Recently published questions and answers
At the Norwegian Institute of Public Health you will find updated information on infection control during travel and entry quarantine upon arrival in Norway from red and yellow countries/regions (external link).
You will also find information about the corona-pandemic, rules for international travel and entry into Norway on Helsenorge's webpages (external link).
Yes. The Ministry of Justice and Public Security has adopted a scheme where you can be exempted from restrictions on the right to work in Norway if you perform work in the health and care sector related to the corona situation. You will find more information about this scheme at UDI's webpage.
The exception applies from 7 December 2020 to 31 May 2021.
From 1.June 2021 the ordinary restrictions on the right to work come into affect, regardless of whether your employment contract in the health and care sector expires at a later date. The Ministry will make a new assessment of the need for extension of the scheme as the expiry date approaches.
On the Government's pages, you can read the decision from the Ministry of Justice and Public Security (external link in Norwegian only).
The United Kingdom left the EU on 31 January 2020. British citizens are no longer EU or EEA citizens. Upon withdrawal, it was agreed to have a transitional period until 31 December 2020.
On UDI's website you will find information about Brexit and the rules of entry and stay in Norway for British citizens and their family members. The pages are regularly updated with new information.
- If your permit is revoked pursuant to section 63 of the Immigration Act, you will lose all of your accrued residence time. This is because all your current and previous permissions are revoked.
- If your refugee status ceases pursuant to section 37 of the Immigration Act, you will not lose the period of residence time you have accrued up until your permit expires. This means, for example, that previously accrued residence time can be counted in a future claim of permanent citizenship.
Yes, your given deadline for leaving Norway still applies during the coronavirus outbreak. Due to the coronavirus outbreak it may be difficult to leave Norway within the deadline you have been given. You are, however, still obliged to try to leave within your given deadline. If you have tried, but it has been impossible to return to your home country or country of residence within the deadline, you must contact your local police station in Norway or the National Police Immigration Service, to apply for an extension of your return deadline.
From 15. September 2020 UDI will follow up cases where foreign citizens stay in Norway after their return deadline. If you stay after your return deadline it may result in rejection of entry or expulsion. You can read more on UDI's website.

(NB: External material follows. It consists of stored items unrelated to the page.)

**src/rtl/mini_src_control_unit.sv**
```systemverilog
// Hardwired control sequencer for the Mini SRC single-bus datapath.
// Shared fetch in T0-T2, opcode-specific execute in T3-T7, memory steps stretched by mem_ready.
module mini_src_control_unit #(
  parameter int unsigned    OPW    = 5,
  parameter logic [OPW-1:0] ADD_OP = OPW'(5'b00011)
) (
  input  logic           clk,
  input  logic           clr,
  input  logic [OPW-1:0] ir_opcode,
  input  logic           mem_ready,
  output logic           PCout,
  output logic           ZLowOut,
  output logic           MDRout,
  output logic           BAout,
  output logic           Cout,
  output logic           Rout,
  output logic           MARin,
  output logic           PCin,
  output logic           MDRin,
  output logic           IRin,
  output logic           Yin,
  output logic           Zin,
  output logic           Rin,
  output logic           IncPC,
  output logic           Read,
  output logic           Write,
  output logic           MDRread,
  output logic           Gra,
  output logic           Grb,
  output logic           Grc,
  output logic [OPW-1:0] alu_op,
  output logic           run,
  output logic           illegal,
  output logic [3:0]     state
);

  typedef enum logic [3:0] {
    StRst  = 4'd0,
    StT0   = 4'd1,
    StT1   = 4'd2,
    StT2   = 4'd3,
    StT3   = 4'd4,
    StT4   = 4'd5,
    StT5   = 4'd6,
    StT6   = 4'd7,
    StT7   = 4'd8,
    StHalt = 4'd9
  } state_e;

  typedef enum logic [2:0] {
    ClLd,
    ClLdi,
    ClSt,
    ClAluR,
    ClAluI,
    ClNop,
    ClHalt,
    ClBad
  } op_class_e;

  function automatic op_class_e classify(input logic [OPW-1:0] op);
    op_class_e cls;
    cls = ClBad;
    if (op == OPW'(0)) begin
      cls = ClLd;
    end else if (op == OPW'(1)) begin
      cls = ClLdi;
    end else if (op == OPW'(2)) begin
      cls = ClSt;
    end else if (op >= OPW'(3) && op <= OPW'(11)) begin
      cls = ClAluR;
    end else if (op >= OPW'(12) && op <= OPW'(14)) begin
      cls = ClAluI;
    end else if (op == OPW'(26)) begin
      cls = ClNop;
    end else if (op == OPW'(27)) begin
      cls = ClHalt;
    end
    return cls;
  endfunction

  state_e         state_q, state_d;
  logic [OPW-1:0] op_q, op_d;
  logic           illegal_q, illegal_d;
  logic           fetch_wait_q, fetch_wait_d;
  op_class_e      cls;

  // T3 decodes the live IR; later steps use the copy latched on leaving T3.
  assign cls = classify((state_q == StT3) ? ir_opcode : op_q);

  always_comb begin
    state_d      = state_q;
    op_d         = op_q;
    illegal_d    = illegal_q;
    fetch_wait_d = 1'b0;
    case (state_q)
      StRst: state_d = StT0;
      StT0:  state_d = StT1;
      StT1: begin
        if (mem_ready) begin
          state_d = StT2;
        end else begin
          fetch_wait_d = 1'b1;
        end
      end
      StT2: state_d = StT3;
      StT3: begin
        op_d = ir_opcode;
        case (cls)
          ClLd, ClLdi, ClSt, ClAluR, ClAluI: state_d = StT4;
          ClHalt: state_d = StHalt;
          ClNop:  state_d = StT0;
          default: begin
            illegal_d = 1'b1;
            state_d   = StT0;
          end
        endcase
      end
      StT4: state_d = StT5;
      StT5: state_d = (cls == ClLd || cls == ClSt) ? StT6 : StT0;
      StT6: begin
        if (cls == ClSt || mem_ready) begin
          state_d = StT7;
        end
      end
      StT7: begin
        if (cls == ClLd || mem_ready) begin
          state_d = StT0;
        end
      end
      StHalt:  state_d = StHalt;
      default: state_d = StRst;
    endcase
  end

  always_ff @(posedge clk or negedge clr) begin
    if (!clr) begin
      state_q      <= StRst;
      op_q         <= '0;
      illegal_q    <= 1'b0;
      fetch_wait_q <= 1'b0;
    end else begin
      state_q      <= state_d;
      op_q         <= op_d;
      illegal_q    <= illegal_d;
      fetch_wait_q <= fetch_wait_d;
    end
  end

  always_comb begin
    PCout   = 1'b0;
    ZLowOut = 1'b0;
    MDRout  = 1'b0;
    BAout   = 1'b0;
    Cout    = 1'b0;
    Rout    = 1'b0;
    MARin   = 1'b0;
    PCin    = 1'b0;
    MDRin   = 1'b0;
    IRin    = 1'b0;
    Yin     = 1'b0;
    Zin     = 1'b0;
    Rin     = 1'b0;
    IncPC   = 1'b0;
    Read    = 1'b0;
    Write   = 1'b0;
    MDRread = 1'b0;
    Gra     = 1'b0;
    Grb     = 1'b0;
    Grc     = 1'b0;
    alu_op  = '0;
    run     = (state_q != StHalt);
    illegal = illegal_q;
    state   = state_q;
    case (state_q)
      StT0: begin
        PCout = 1'b1;
        MARin = 1'b1;
        IncPC = 1'b1;
        Zin   = 1'b1;
      end
      StT1: begin
        ZLowOut = 1'b1;
        PCin    = !fetch_wait_q;  // PC updates only once even if the read stalls
        Read    = 1'b1;
        MDRread = 1'b1;
        MDRin   = 1'b1;
      end
      StT2: begin
        MDRout = 1'b1;
        IRin   = 1'b1;
      end
      StT3: begin
        case (cls)
          ClLd, ClLdi, ClSt: begin
            Grb   = 1'b1;
            BAout = 1'b1;
            Yin   = 1'b1;
          end
          ClAluR, ClAluI: begin
            Grb  = 1'b1;
            Rout = 1'b1;
            Yin  = 1'b1;
          end
          default: ;
        endcase
      end
      StT4: begin
        Zin = 1'b1;
        case (cls)
          ClLd, ClLdi, ClSt: begin
            Cout   = 1'b1;
            alu_op = ADD_OP;
          end
          ClAluR: begin
            Grc    = 1'b1;
            Rout   = 1'b1;
            alu_op = op_q;
          end
          ClAluI: begin
            Cout   = 1'b1;
            alu_op = op_q;
          end
          default: Zin = 1'b0;
        endcase
      end
      StT5: begin
        ZLowOut = 1'b1;
        if (cls == ClLd || cls == ClSt) begin
          MARin = 1'b1;
        end else begin
          Gra = 1'b1;
          Rin = 1'b1;
        end
      end
      StT6: begin
        MDRin = 1'b1;
        if (cls == ClSt) begin
          Gra  = 1'b1;
          Rout = 1'b1;
        end else begin
          Read    = 1'b1;
          MDRread = 1'b1;
        end
      end
      StT7: begin
        if (cls == ClSt) begin
          Write = 1'b1;
        end else begin
          MDRout = 1'b1;
          Gra    = 1'b1;
          Rin    = 1'b1;
        end
      end
      default: ;
    endcase
  end

  a_single_bus_driver: assert property (@(posedge clk) disable iff (!clr)
    $onehot0({PCout, ZLowOut, MDRout, BAout, Cout, Rout}));

endmodule

```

If the reference person is a self-employed person and runs a sole proprietorship, the operating profit or taxable income is reckoned as income. When UNE considers whether it is likely that the requirement for future income will be met, we look at documents such as the most recent tax returns, last year’s income statement, updated information about income and expenses, and statements from authorised accountants.
If the reference person has income from a limited liability company, documentation must be provided that a salary has been drawn from the company. When UNE considers whether it is likely that the requirement for future income will be met, we look at documents such as the most recent tax returns, accounts, bank statements, VAT returns and statements from an authorised accountant.

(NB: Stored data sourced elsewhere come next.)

--- config.mk ---
export PLATFORM = sky130hd
export DESIGN_NAME = axis_uart_rx_os
export DESIGN_NICKNAME = d
export VERILOG_FILES = /design/src/rtl/axis_uart_rx_os.sv
export SDC_FILE = /design/constraint.sdc
export NUM_CORES = 1
export LEC_CHECK = 0
export ABC_AREA = 1
export CAP_MARGIN = 25
export CORE_AREA = 2 2 128 99
export DETAILED_ROUTE_END_ITERATION = 7
export DIE_AREA = 0 0 130 101
export DONT_BUFFER_PORTS = 1
export GPL_TIMING_DRIVEN = 1
export PLACE_DENSITY = 0.67
export SLEW_MARGIN = 20
export SYNTH_ARGS = -nofsm -noshare
export SYNTH_HDL_FRONTEND = slang
export SYNTH_SLANG_ARGS = --single-unit
export TNS_END_PERCENT = 30
--- constraint.sdc ---
create_clock -name clk_i -period 3.7 [get_ports clk_i]
set_input_delay 0.925 -clock clk_i [delete_from_list [all_inputs] [get_ports clk_i]]
set_output_delay 0.925 -clock clk_i [all_outputs]
set_load 0.01 [all_outputs]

We aim to give you a reply within three weeks. Sometimes it can take longer. You will be told how long we expect it to take at the end of the board hearing. We will send the reply to your lawyer. If it takes a long time, you can phone your lawyer.
No. You must write to us in Norwegian or English.
As long as you live in Norway, you are obliged to notify the police of the address at which you live. If we do not know where you are, your application can be rejected without the case being considered.
No, usually not. If you have applied for protection in one of the countries that participate in the cooperation under the Dublin Regulation, you cannot apply again in another one of these countries. You can only have your case considered in one country. You can read more about this on the UDI's website.
If you wait too long before you leave after you have received a positive reply from IOM, you can lose your place in the return programme even if you are waiting for a decision from UNE. IOM does not have access to information about your case with UNE and doesn’t know that you are awaiting a decision. If you are wondering whether you can wait for our decision without losing your place in the return programme, you must contact IOM.
If you wish to work, you must apply for a temporary work permit. The application must be submitted to the police where you live. It is a condition that you have a valid passport from your home country. Read more about how to apply on the UDI’s website.
You will receive a reply to your request for deferred implementation as soon as possible. We will send the reply in writing to your lawyer or to you if you do not have a lawyer.
If you have requested reversal of a final decision, you will receive a reply both if your request is granted and if it is rejected.
Yes, it can be reckoned as income. You must document such income in the form of a lease, account transfers and, if relevant, a deposit account. Rental income that is taxable must be documented in the form of tax settlements that show that the income has been reported to the tax authorities. If the rental income is tax exempt, this must be documented.